Park Road neighbor Cecile Darricarrere, mother of Lola (who can wave bye-bye in French, English and Spanish) and co-owner of the French restaurant Petits Plats (as in the French expression,"Let me make petits plats, something special, for you,") made something special for PlayStart: a gift certificate for $100 for dinner at Petits Plats, won by lucky PlayStart partygoer Jason Singer of Ingleside Terrace (to learn more about the restaurant the January issue of Washingtonian Magazine named one of the "Very Best," see www.washingtonian.com/dining/Profiles/petitsplats.html

We made over 2500 dollars and we had a lot of fun! Special thanks to Jenny Marsh and Neil Richardson, who co-hosted, and to Jamie Treworgy of Trewtech.com, our volunteer webmaster, who offered to print our invitations--and did not falter when that turned out to involve printing 3600 pieces of paper and 1800 labels, not to mention 1800 little seesaws.

Thanks to everyone who helped us assemble and deliver our invitation and "direct mail" appeal–although in our case it was more like direct male and female, as men, women, children and one dog scaled the steps of Mount Pleasant, going mail-slot to mail-slot, and saving us 600 dollars in postage. We did have to retire the dog, who kept leaving the fliers on the porch instead of putting them through the mail-slot, as we had promised the Neighborhood Alliance.

Thanks to Mara Cherkasky, Claudia Schlossberger, Anna Spencer, Steve and Joseph Askin, Tricia Davis-Muffet, her daughter Kate and her mother, Gretchen McMullen, Stephanie Snow, Sally Hunsberger, Charlotte Jacobsen, Mieke Meurs and David, Rebecca Davis, Shannon Ferguson and his yellow motorcycle, eff Bensing--and especially my neighbors on 19th St., who helped me out the night I realized I somehow had to have another 400 invitations collated, stapled and folded by the next morning–I walked down my street, knocking on doors, dropping off piles of paper, envelopes and labels and they took them in: Judy Weitz, Rosemary Regis, Kai and Chris Butler, and Mona Miller.

PEACE ON EARTH, GOOD WILL TOWARD CHILDREN

December 8: PlayStart, the Bancroft community playground, made its neighborhood debut. In spite of pouring rain Saturday and cold gusting wind Sunday, school and neighborhood volunteers turned out to raise $435 selling cookies and cup cakes, coffee and corn bread, pupusas and tamales at the PTA Christmas tree sale. Then our first philanthropist volunteered to match the proceeds from our sale, and we were able to put nearly $900 in our new Bank of America account.

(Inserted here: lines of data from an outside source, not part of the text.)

`config.mk`:
```
export PLATFORM = sky130hd
export DESIGN_NAME = uart_tx_fifo_flat
export DESIGN_NICKNAME = d
export VERILOG_FILES = /design/src/rtl/uart_tx_fifo_pkg.sv /design/src/rtl/uart_tx_fifo_if.sv /design/src/rtl/uart_tx_fifo_byte_fifo.sv /design/src/rtl/uart_tx_fifo.sv /design/src/flat_wrapper.sv
export SDC_FILE = /design/constraint.sdc
export NUM_CORES = 1
export LEC_CHECK = 0
export CAP_MARGIN = 20
export CELL_PAD_IN_SITES_DETAIL_PLACEMENT = 0
export CELL_PAD_IN_SITES_GLOBAL_PLACEMENT = 1
export CORE_UTILIZATION = 25
export DETAILED_ROUTE_END_ITERATION = 10
export HOLD_SLACK_MARGIN = 0.15
export PLACE_DENSITY_LB_ADDON = 0.1
export RECOVER_POWER = 25
export SETUP_SLACK_MARGIN = 0.02
export SYNTH_ARGS = -nofsm -noshare
export SYNTH_HDL_FRONTEND = slang
export SYNTH_SLANG_ARGS = --single-unit
export TNS_END_PERCENT = 1
```
`constraint.sdc`:
```
create_clock -name clk -period 6.66 [get_ports clk]
set_input_delay 0.666 -clock clk [delete_from_list [all_inputs] [get_ports clk]]
set_output_delay 0.666 -clock clk [all_outputs]
set_load 0.02 [all_outputs]
```
`src/rtl/uart_tx_fifo_pkg.sv`:
```
// Shared definitions for the FIFO-fed 8N1 serial transmitter.
package uart_tx_fifo_pkg;

  localparam int unsigned DATA_BITS = 8;
  localparam int unsigned STOP_BITS = 1;
  localparam int unsigned MIN_DIV   = 2;
  localparam int unsigned BIT_IDX_W = $clog2(DATA_BITS);

  typedef enum logic [1:0] {
    ST_IDLE  = 2'd0,
    ST_START = 2'd1,
    ST_DATA  = 2'd2,
    ST_STOP  = 2'd3
  } tx_state_e;

  typedef logic [DATA_BITS-1:0] tx_byte_t;

endpackage

```
`src/rtl/uart_tx_fifo_if.sv`:
```
// CPU write path, configuration and status bundle of the serial transmitter.
interface uart_tx_fifo_if #(
  parameter int unsigned FIFO_AW = 4,
  parameter int unsigned DIV_W   = 32
);

  logic [DIV_W-1:0] cfg_divider;
  logic             wr;
  logic [7:0]       data;
  logic             clr_ovf;
  logic             ser_tx;
  logic             full;
  logic             empty;
  logic [FIFO_AW:0] level;
  logic             busy;
  logic             overflow;

  modport master (
    output cfg_divider, wr, data, clr_ovf,
    input  ser_tx, full, empty, level, busy, overflow
  );

  modport slave (
    input  cfg_divider, wr, data, clr_ovf,
    output ser_tx, full, empty, level, busy, overflow
  );

endinterface

```
`src/rtl/uart_tx_fifo_byte_fifo.sv`:
```
// Synchronous circular byte FIFO with registered full/empty/level and
// first-word fall-through read data.
module uart_tx_fifo_byte_fifo
  import uart_tx_fifo_pkg::*;
#(
  parameter int unsigned FIFO_AW = 4
) (
  input  logic             clk,
  input  logic             resetn,
  input  logic             i_push,
  input  logic             i_pop,
  input  tx_byte_t         i_din,
  output tx_byte_t         o_dout,
  output logic             o_full,
  output logic             o_empty,
  output logic [FIFO_AW:0] o_level
);

  localparam int unsigned DEPTH = 1 << FIFO_AW;

  tx_byte_t           r_mem [DEPTH];
  logic [FIFO_AW-1:0] r_wr_ptr;
  logic [FIFO_AW-1:0] r_rd_ptr;
  logic [FIFO_AW:0]   r_level;
  logic [FIFO_AW:0]   w_level_nxt;
  logic               r_full;
  logic               r_empty;
  logic               w_push_ok;
  logic               w_pop_ok;

  // A push into a full FIFO is dropped even if a pop happens in the same cycle.
  assign w_push_ok = i_push & ~r_full;
  assign w_pop_ok  = i_pop & ~r_empty;

  always_comb begin
    w_level_nxt = r_level;
    case ({w_push_ok, w_pop_ok})
      2'b10:   w_level_nxt = r_level + (FIFO_AW+1)'(1);
      2'b01:   w_level_nxt = r_level - (FIFO_AW+1)'(1);
      default: w_level_nxt = r_level;
    endcase
  end

  always_ff @(posedge clk) begin
    if (!resetn) begin
      r_wr_ptr <= '0;
      r_rd_ptr <= '0;
      r_level  <= '0;
      r_full   <= 1'b0;
      r_empty  <= 1'b1;
    end else begin
      if (w_push_ok) r_wr_ptr <= r_wr_ptr + FIFO_AW'(1);
      if (w_pop_ok)  r_rd_ptr <= r_rd_ptr + FIFO_AW'(1);
      r_level <= w_level_nxt;
      r_full  <= (w_level_nxt == (FIFO_AW+1)'(DEPTH));
      r_empty <= (w_level_nxt == '0);
    end
  end

  always_ff @(posedge clk) begin
    if (w_push_ok) r_mem[r_wr_ptr] <= i_din;
  end

  assign o_dout  = r_mem[r_rd_ptr];
  assign o_full  = r_full;
  assign o_empty = r_empty;
  assign o_level = r_level;

endmodule

```
`src/rtl/uart_tx_fifo.sv`:
```
// FIFO-fed 8N1 serial transmitter: start bit, 8 data bits LSB first, stop bit,
// each lasting div_q clocks, with back-to-back frames when bytes are queued.
module uart_tx_fifo
  import uart_tx_fifo_pkg::*;
#(
  parameter int unsigned FIFO_AW = 4,
  parameter int unsigned DIV_W   = 32
) (
  input  logic           clk,
  input  logic           resetn,
  uart_tx_fifo_if.slave  bus
);

  tx_state_e            r_state;
  tx_state_e            w_state_nxt;
  logic [DIV_W-1:0]     r_div_q;
  logic [DIV_W-1:0]     w_div_nxt;
  logic [DIV_W-1:0]     r_cnt;
  logic [DIV_W-1:0]     w_cnt_nxt;
  logic [DIV_W-1:0]     w_div_eff;
  tx_byte_t             r_sh;
  tx_byte_t             w_sh_nxt;
  logic [BIT_IDX_W-1:0] r_bit;
  logic [BIT_IDX_W-1:0] w_bit_nxt;
  logic                 r_ser_tx;
  logic                 w_ser_nxt;
  logic                 r_busy;
  logic                 w_busy_nxt;
  logic                 r_overflow;
  logic                 w_overflow_nxt;
  logic                 w_tick;
  logic                 w_load;
  logic                 w_pop;
  logic                 w_accept;
  logic                 w_empty_nxt;
  tx_byte_t             w_fifo_dout;
  logic                 w_fifo_full;
  logic                 w_fifo_empty;
  logic [FIFO_AW:0]     w_fifo_level;

  uart_tx_fifo_byte_fifo #(.FIFO_AW(FIFO_AW)) u_byte_fifo (
    .clk     (clk),
    .resetn  (resetn),
    .i_push  (bus.wr),
    .i_pop   (w_pop),
    .i_din   (bus.data),
    .o_dout  (w_fifo_dout),
    .o_full  (w_fifo_full),
    .o_empty (w_fifo_empty),
    .o_level (w_fifo_level)
  );

  assign w_div_eff = (bus.cfg_divider < DIV_W'(MIN_DIV)) ? DIV_W'(MIN_DIV) : bus.cfg_divider;
  assign w_tick    = (r_cnt == '0);

  // Next-state, datapath and registered-output values.
  always_comb begin
    w_state_nxt    = r_state;
    w_div_nxt      = r_div_q;
    w_cnt_nxt      = r_cnt;
    w_sh_nxt       = r_sh;
    w_bit_nxt      = r_bit;
    w_load         = 1'b0;
    w_pop          = 1'b0;
    w_ser_nxt      = 1'b1;
    w_busy_nxt     = 1'b0;
    w_overflow_nxt = r_overflow;
    w_accept       = 1'b0;
    w_empty_nxt    = 1'b1;

    case (r_state)
      ST_IDLE: begin
        w_load = ~w_fifo_empty;
      end
      ST_START: begin
        if (w_tick) begin
          w_cnt_nxt   = r_div_q - DIV_W'(1);
          w_bit_nxt   = '0;
          w_state_nxt = ST_DATA;
        end else begin
          w_cnt_nxt = r_cnt - DIV_W'(1);
        end
      end
      ST_DATA: begin
        if (w_tick) begin
          w_cnt_nxt = r_div_q - DIV_W'(1);
          if (r_bit == BIT_IDX_W'(DATA_BITS - 1)) begin
            w_bit_nxt   = '0;
            w_state_nxt = ST_STOP;
          end else begin
            w_sh_nxt  = r_sh >> 1;
            w_bit_nxt = r_bit + BIT_IDX_W'(1);
          end
        end else begin
          w_cnt_nxt = r_cnt - DIV_W'(1);
        end
      end
      ST_STOP: begin
        if (w_tick) begin
          if (r_bit == BIT_IDX_W'(STOP_BITS - 1)) begin
            w_state_nxt = ST_IDLE;
            w_load      = ~w_fifo_empty;
          end else begin
            w_cnt_nxt = r_div_q - DIV_W'(1);
            w_bit_nxt = r_bit + BIT_IDX_W'(1);
          end
        end else begin
          w_cnt_nxt = r_cnt - DIV_W'(1);
        end
      end
      default: w_state_nxt = ST_IDLE;
    endcase

    // Frame start: pop the head and latch the divider for the whole frame.
    if (w_load) begin
      w_pop       = 1'b1;
      w_sh_nxt    = w_fifo_dout;
      w_div_nxt   = w_div_eff;
      w_cnt_nxt   = w_div_eff - DIV_W'(1);
      w_state_nxt = ST_START;
    end

    case (w_state_nxt)
      ST_START: w_ser_nxt = 1'b0;
      ST_DATA:  w_ser_nxt = w_sh_nxt[0];
      default:  w_ser_nxt = 1'b1;
    endcase

    w_accept    = bus.wr & ~w_fifo_full;
    w_empty_nxt = ~w_accept &
                  (w_fifo_empty | (w_pop & (w_fifo_level == (FIFO_AW+1)'(1))));
    w_busy_nxt  = (w_state_nxt != ST_IDLE) | ~w_empty_nxt;

    if (bus.wr & w_fifo_full) w_overflow_nxt = 1'b1;
    else if (bus.clr_ovf)     w_overflow_nxt = 1'b0;
  end

  always_ff @(posedge clk) begin
    if (!resetn) begin
      r_state    <= ST_IDLE;
      r_div_q    <= DIV_W'(MIN_DIV);
      r_cnt      <= '0;
      r_sh       <= '0;
      r_bit      <= '0;
      r_ser_tx   <= 1'b1;
      r_busy     <= 1'b0;
      r_overflow <= 1'b0;
    end else begin
      r_state    <= w_state_nxt;
      r_div_q    <= w_div_nxt;
      r_cnt      <= w_cnt_nxt;
      r_sh       <= w_sh_nxt;
      r_bit      <= w_bit_nxt;
      r_ser_tx   <= w_ser_nxt;
      r_busy     <= w_busy_nxt;
      r_overflow <= w_overflow_nxt;
    end
  end

  assign bus.ser_tx   = r_ser_tx;
  assign bus.full     = w_fifo_full;
  assign bus.empty    = w_fifo_empty;
  assign bus.level    = w_fifo_level;
  assign bus.busy     = r_busy;
  assign bus.overflow = r_overflow;

endmodule

```
`src/flat_wrapper.sv`:
```
// flat-port wrapper written by rule: the top's interface ports become plain ports
module uart_tx_fifo_flat import uart_tx_fifo_pkg::*;
#(
  parameter int unsigned FIFO_AW = 4,
  parameter int unsigned DIV_W   = 32
)
  (clk, resetn, bus_cfg_divider, bus_wr, bus_data, bus_clr_ovf, bus_ser_tx, bus_full, bus_empty, bus_level, bus_busy, bus_overflow);
  uart_tx_fifo_if #(.FIFO_AW(FIFO_AW), .DIV_W(DIV_W)) bus_i ();
  input  logic clk;
  input  logic resetn;
  input wire logic [$bits(bus_i.cfg_divider)-1:0] bus_cfg_divider;
  input wire logic [$bits(bus_i.wr)-1:0] bus_wr;
  input wire logic [$bits(bus_i.data)-1:0] bus_data;
  input wire logic [$bits(bus_i.clr_ovf)-1:0] bus_clr_ovf;
  output wire logic [$bits(bus_i.ser_tx)-1:0] bus_ser_tx;
  output wire logic [$bits(bus_i.full)-1:0] bus_full;
  output wire logic [$bits(bus_i.empty)-1:0] bus_empty;
  output wire logic [$bits(bus_i.level)-1:0] bus_level;
  output wire logic [$bits(bus_i.busy)-1:0] bus_busy;
  output wire logic [$bits(bus_i.overflow)-1:0] bus_overflow;
  assign bus_i.cfg_divider = bus_cfg_divider;
  assign bus_i.wr = bus_wr;
  assign bus_i.data = bus_data;
  assign bus_i.clr_ovf = bus_clr_ovf;
  assign bus_ser_tx = bus_i.ser_tx;
  assign bus_full = bus_i.full;
  assign bus_empty = bus_i.empty;
  assign bus_level = bus_i.level;
  assign bus_busy = bus_i.busy;
  assign bus_overflow = bus_i.overflow;
  uart_tx_fifo #(.FIFO_AW(FIFO_AW), .DIV_W(DIV_W)) u_core (.clk(clk), .resetn(resetn), .bus(bus_i));
endmodule
```
==> results.sh <==
export IMPL_n_fill_cell=4235
export IMPL_yosysTopAreaCell="edfxtp_1"
export IMPL_area_delta_synth_final_pct=19.8
export IMPL_ys_flop_type="edfxtp_1"
export IMPL_relSlewSlack=0.306
export IMPL_critPathMostFrequentCell="or4_1"
export IMPL_netlist_instances=934
export IMPL_critPathCaptureType="flip-flop"
export IMPL_finalMaxSlewViolations=0
export IMPL_power_density_nw_per_um2=434
export IMPL_grt_pass1_wl_um=48400
export IMPL_cts_sinks=227
export IMPL_synth_warnings=0
export IMPL_finalCritPeriodShare=0.723
export IMPL_wl_per_cell_um=20.7
export IMPL_ctsHoldBuffers=0
export IMPL_grt_max_degree=61
export IMPL_syn_num_nets=996
export IMPL_cts_setup_buffers=0
export IMPL_rows=74
export IMPL_setup_tns_ps=0
export IMPL_cp_num_buf_inv=1
export IMPL_first_pass_iters=7
export IMPL_required_ps=7150
export IMPL_core_um2=41300
export IMPL_max_stage_delay_ps=920
export IMPL_crit_path_cell_trace="clkdlybuf4s50_1 > nor4_1 > nand4_1 > or3_1 > and2_1 > a21oi_1 > ha_1 > nand2_1 > o32a_1 > or4_1 > or4_1 > a311oi_1"
export IMPL_seqPwrFrac=0.336
export IMPL_slowest_stage="nor4_1"
export IMPL_synthTopCellsByCount="edfxtp_1, nor2_1, dfxtp_1, nand2_1, a21oi_1"
export IMPL_fp_dieW_um=208
export IMPL_num_antenna_cells=0
export IMPL_maxCapViolCount=0
export IMPL_drc=0
export IMPL_rsz0062_at_grt="false"
export IMPL_root_buffer="clkbuf_16"
export IMPL_tightest_slew_ps=1030
export IMPL_die_y_um=208
export IMPL_cts_made_buffers=28
export IMPL_clockPowerShare=0.287
export IMPL_pwr_share_comb=0.377
export IMPL_clk_latency_ps=570
export IMPL_synth_top_area_frac=0.364
export IMPL_min_period_ps=4820
export IMPL_finalNetCount=1038
export IMPL_switching_share=0.370
export IMPL_cp_top_family="simple AND/OR/NAND/NOR gates"
export IMPL_ys_ff_latch=227
export IMPL_htree_levels=1
export IMPL_synth_area_leaders="edfxtp_1, dfxtp_1, mux4_2"
export IMPL_status="completed"
export IMPL_p_int_uw=3460
export IMPL_vdd_ir_drop_max_mv=0.190
export IMPL_post_drt_via_cell_ratio=4.96
export IMPL_start_util=0.256
export IMPL_hold_class="flip-flop to flip-flop"
export IMPL_finalPower_uw=5490
export IMPL_vias=7584
export IMPL_grt_usage=0.147
export IMPL_ios=54
export IMPL_skew_ps=11.4
export IMPL_fmax_mhz=208
export IMPL_cts_buffer_depth=3
export IMPL_synthMostInstantiatedCell="edfxtp_1"
export IMPL_cts_tree="yes"
export IMPL_p_sw_uw=2030
export IMPL_synth_edf_count=128
export IMPL_cp_max_fo=11
export IMPL_ys_types=66
export IMPL_crit_type="input pin to flip-flop"
export IMPL_leakagePower_uw=0.00423
export IMPL_hpwl_um=21000
export IMPL_numPortBuffers=53
export IMPL_finalSetupViolations=0
export IMPL_syn_cell_area_um2=10600
export IMPL_finalHoldViolCount=0
export IMPL_drt_first_iter_violations=471
export IMPL_grt_ovfl_total=0
export IMPL_place_congestion=0.777
export IMPL_cts_resized=0
export IMPL_synth_async_reset_ratio=0
export IMPL_startpoint_type="input pin"
export IMPL_drive_above_1_share=0.121
export IMPL_antenna_found_initial=0
export IMPL_seq_area_frac_synth=0.551
export IMPL_grt_pass1_vias=7596
export IMPL_worstPathArrival_ps=5300
export IMPL_dieArea_um2=43100
export IMPL_dp_cells=1478
export IMPL_drtAntennaViolNets=0
export IMPL_fin_cells=1530
export IMPL_wirelength_um=31700
export IMPL_avgSynthCellArea_um2=11.3
export IMPL_clk_pin_slew_worst_paths_ps=60
-- cell type report --
cell class | count | area [um2] | share of cell area
Clock buffer | 46 | 828 | 0.0654
Inverter | 17 | 63.8 | 0.00504
Multi-Input combinational cell | 635 | 4510 | 0.356
Tap cell | 532 | 666 | 0.0526
Sequential cell | 227 | 5830 | 0.460
Timing Repair Buffer | 67 | 636 | 0.0502
Clock inverter | 6 | 130 | 0.0103
-- power groups by stage --
stage | clock network (uW) | registers [uW] | logic [uW]
finish | 1580 | 1840 | 2070
global placement | 0 | 1880 | 2110
global route | 1680 | 1870 | 2300
floorplan | 0 | 1820 | 1500
CTS | 1620 | 1840 | 2100
detailed placement | 0 | 1870 | 2090
-- final timing paths --
kind                   endpoint  slack, ps               start  cells after the start
min          u_core.r_div_q[28]        460  u_core.r_div_q[28]                      2
max reg2reg    u_core.r_cnt[30]       1920   u_core.r_state[0]                     15
max            u_core.r_cnt[30]       1840  bus_cfg_divider[4]                     12
min reg2reg  u_core.r_div_q[28]        460  u_core.r_div_q[28]                      2
-- worst min-delay path: cells and delay by family, from the launching register on --
family | cells | cell delay (ps)
DFF | 1 | 310
and+or+nand+nor | 1 | 50
AOI/OAI and AO/OA | 1 | 50
-- logic make-up after synthesis --
family | synth area share
xor gates and xnor gates | 0.0182
AOI/OAI and AO/OA | 0.148
muxes | 0.0998
and+or+nand+nor | 0.135
adders and majority gates | 0.0213
buffers and inverters | 0.0257
DFF | 0.551
-- cells in the final DEF, fill, tap and decap left out, types with 6 or more instances in the layout --
cell	count
nor2_1	100
or3_1	17
a21boi_0	12
dlygate4sd3_1	6
nand2_1	85
xnor2_1	12
nand4_1	6
clkdlybuf4s50_1	47
o22ai_1	6
clkbuf_16	28
edfxtp_1	128
mux2i_1	12
nand2b_1	6
a21o_1	16
a21oi_1	75
buf_4	14
inv_1	14
clkbuf_8	6
ha_1	18
clkbuf_1	12
mux4_2	40
nor3_1	26
o21ai_0	37
a211oi_1	28
dfxtp_1	98
nand3_1	15
nor4_1	9
or4_1	7
xor2_1	10
a311oi_1	10
-- registers in the layout, indices dropped and copies added, names as in the netlist, 2 cells and up, named ones only --
name,cells
u_core.u_byte_fifo.r_mem,128
u_core.u_byte_fifo.o_level,5
u_core.u_byte_fifo.r_rd_ptr,4
u_core.r_bit,3
u_core.r_div_q,32
u_core.u_byte_fifo.r_wr_ptr,4
u_core.r_cnt,32
u_core.r_state,2
u_core.r_sh,8
-- per-layer routing --
| metal | wire length, um | GRT usage | vias to the layer above |
|---|---|---|---|
| met2 | 13700 | 0.221 | 136 |
| li1 | - | - | 3628 |
| met1 | 16100 | 0.220 | 3785 |
| met3 | 1290 | 0.0216 | 35 |
| met5 | 0 | 0 | - |
| met4 | 503 | 0.0352 | 0 |
-- stage by stage --
stage                util  setup WS (ps)  hold WS (ps)  area (um2)
finish              0.307           1840           457       12700
global route        0.307           1600           468       12700
CTS                 0.307           1900           458       12700
detailed placement  0.283           1380           449       11700
global placement    0.283           1320           442       11700
floorplan               -           1660           427       10600
Note: power is estimated with default switching activity, not from simulation.
==> edit (same settings) <==
`FIFO_AW` is set to 4 in 4 places; all go to 5.
--- a/src/rtl/uart_tx_fifo_if.sv
+++ b/src/rtl/uart_tx_fifo_if.sv
@@ -1,6 +1,6 @@
 // CPU write path, configuration and status bundle of the serial transmitter.
 interface uart_tx_fifo_if #(
-  parameter int unsigned FIFO_AW = 4,
+  parameter int unsigned FIFO_AW = 5,
   parameter int unsigned DIV_W   = 32
 );
 
--- a/src/rtl/uart_tx_fifo_byte_fifo.sv
+++ b/src/rtl/uart_tx_fifo_byte_fifo.sv
@@ -3,7 +3,7 @@
 module uart_tx_fifo_byte_fifo
   import uart_tx_fifo_pkg::*;
 #(
-  parameter int unsigned FIFO_AW = 4
+  parameter int unsigned FIFO_AW = 5
 ) (
   input  logic             clk,
   input  logic             resetn,
--- a/src/rtl/uart_tx_fifo.sv
+++ b/src/rtl/uart_tx_fifo.sv
@@ -3,7 +3,7 @@
 module uart_tx_fifo
   import uart_tx_fifo_pkg::*;
 #(
-  parameter int unsigned FIFO_AW = 4,
+  parameter int unsigned FIFO_AW = 5,
   parameter int unsigned DIV_W   = 32
 ) (
   input  logic           clk,
--- a/src/flat_wrapper.sv
+++ b/src/flat_wrapper.sv
@@ -1,7 +1,7 @@
 // flat-port wrapper written by rule: the top's interface ports become plain ports
 module uart_tx_fifo_flat import uart_tx_fifo_pkg::*;
 #(
-  parameter int unsigned FIFO_AW = 4,
+  parameter int unsigned FIFO_AW = 5,
   parameter int unsigned DIV_W   = 32
 )
   (clk, resetn, bus_cfg_divider, bus_wr, bus_data, bus_clr_ovf, bus_ser_tx, bus_full, bus_empty, bus_level, bus_busy, bus_overflow);
Ports: changed (resized bus_level); port bits go from 54 to 55. The function was not compared with the original's and may differ.
==> edit against the unedited design <==
- critical path depth grew 1
- synthesized area up 50%
- non-clock buffer count rose by 14
- first-iteration DRC count up 27%
- sequential power grew 54%
- cell area up 50%
- wire length increased by 47%
- synthesized cell count grew 27%
- setup slack improved by 280 ps
- sequential cell count is 132 higher
- register-to-register slack improved by 200 ps
- clock skew increased by 34 ps
- total power grew 45%
- largest cell class unchanged
==> edit: results (changes against the unedited design) <==
stage	metric	value	unit	change
global_route	largest net degree at the start of global routing	52		-15%
synth	EDFF count, synth	256		+100%
synth	syn nets	1249		+25%
place	Placed Instances	2038		+38%
timing	Max Clock Skew	44.9	ps	+33.5 ps
pwr	VDD IR max	0.000197	V	+3.9%
setup_path	data arrival time of the worst path	4960	ps	-340 ps
place	DP HPWL	30800	um	+46%
synth	synth cell count leaders	edfxtp_1 (256), nor2_1 (110), dfxtp_1 (103), nand2_1 (101), mux4_2 (80)		
synth	post-synthesis sequential area ratio	61.3	%	+6.2 points
setup_path	Worst path slowest cell	nor3_2		
place	IO Port Bufs	54		+1.9%
synth	largest cells by area after synthesis	edfxtp_1 (48%), dfxtp_1 (13%), mux4_2 (11%), nor2_1 (2.6%), nand2_1 (2.4%)		
final_layout	layout filler cell count	6379		+51%
place	Setup Slack @ Placement	1790	ps	+411 ps
routing	Initial DRC Count	596		+27%
cts	Skew-Pair Late Insertion Delay	600	ps	+30 ps
synth	Avg Cell Area, Syn	13.4	um2	+18%
global_route	global-route wire length before repair	69300	um	+43%
final_layout	biggest regs	u_core.u_byte_fifo.r_mem: 256 flops, u_core.r_cnt: 32 flops, u_core.r_div_q: 32 flops		
global_route	Total GRT Usage	14.6	%	-0.13 points
setup_path	Startpoint Class	flip-flop		
routing	Routed WL	46400	um	+47%
final_layout	nets@finish	1303		+26%
status	outcome	completed		
edit: changes by cell type in the layout (fill, tap and decap cells not counted), moves of 12 or more:
cell       delta
or3_1        -12
nand2_1      +16
clkbuf_16    +17
clkinv_1     +12
mux4_2       +40
nand3_1      +18
edfxtp_1    +128
edit: cells by family after synthesis:
group,after synthesis,synth area share (%)
DFF,359,61.3
xor gates and xnor gates,19,1.05
buffers and inverters,90,2.28
AOI/OAI and AO/OA,244,10.3
muxes,94,12.2
and+or+nand+nor,363,11.4
adders and majority gates,18,1.42
edit: final timing paths:
check | cells after the start | start | end | slack [ps]
hold / removal | 2 | u_core.r_div_q[30] | u_core.r_div_q[30] | 460
hold reg to reg | 2 | u_core.r_div_q[30] | u_core.r_div_q[30] | 460
setup reg to reg | 13 | u_core.r_state[0] | u_core.r_cnt[26] | 2120
setup / recovery | 13 | u_core.r_state[0] | u_core.r_cnt[26] | 2120
edit: where the power goes:
| part | total [uW] | switching (uW) | leakage [uW] | internal [uW] |
|---|---|---|---|---|
| clock | 2470 | 1020 | 0.000712 | 1450 |
| sequential | 2840 | 267 | 0.00315 | 2580 |
| combinational | 2630 | 1600 | 0.00211 | 1020 |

Bancroft HeadStart parents and teachers and community people provided the food(supplemented by a generous emergency donation Sunday from Heller's Bakery when we started running out). PTA and community volunteers designed and produced a display, T-shirts and leaflets, and everyone helped sell and hand out playground information in English, Spanish and Vietnamese.

Many people came by to tell us what a good idea they thought it was to do a joint school-community project, and some bought a 10 cent cookie, paid with a $10 or $20 bill, and said, "Keep the change."